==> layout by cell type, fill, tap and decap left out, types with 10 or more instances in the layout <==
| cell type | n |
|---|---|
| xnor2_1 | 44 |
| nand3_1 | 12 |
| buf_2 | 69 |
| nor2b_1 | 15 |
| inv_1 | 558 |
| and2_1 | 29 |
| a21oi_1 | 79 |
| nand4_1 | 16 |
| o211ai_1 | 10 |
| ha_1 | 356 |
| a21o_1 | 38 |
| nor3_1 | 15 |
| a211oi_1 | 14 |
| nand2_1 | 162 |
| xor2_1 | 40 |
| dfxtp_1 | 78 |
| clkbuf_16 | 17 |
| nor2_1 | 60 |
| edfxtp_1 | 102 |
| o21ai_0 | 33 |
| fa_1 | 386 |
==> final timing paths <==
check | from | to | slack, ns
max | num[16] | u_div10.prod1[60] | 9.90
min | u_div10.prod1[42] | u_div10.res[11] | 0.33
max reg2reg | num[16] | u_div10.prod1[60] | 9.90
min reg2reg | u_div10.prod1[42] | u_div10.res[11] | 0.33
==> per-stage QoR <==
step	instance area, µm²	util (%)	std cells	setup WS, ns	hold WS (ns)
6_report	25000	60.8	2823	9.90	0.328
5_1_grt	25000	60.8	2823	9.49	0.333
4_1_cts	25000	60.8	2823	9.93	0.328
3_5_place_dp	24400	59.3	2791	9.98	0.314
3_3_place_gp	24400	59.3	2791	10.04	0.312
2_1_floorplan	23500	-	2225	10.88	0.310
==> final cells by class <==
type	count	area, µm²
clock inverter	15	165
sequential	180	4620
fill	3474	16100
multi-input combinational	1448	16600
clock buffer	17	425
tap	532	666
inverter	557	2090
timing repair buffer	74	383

┄┄┄┄┄┄┄┄┄┄┄┄┄┄┄┄┄┄┄┄

Brief >> A single figure is the whole answer: the number of lines in the material above where the string "area" occurs.

Output below >> 2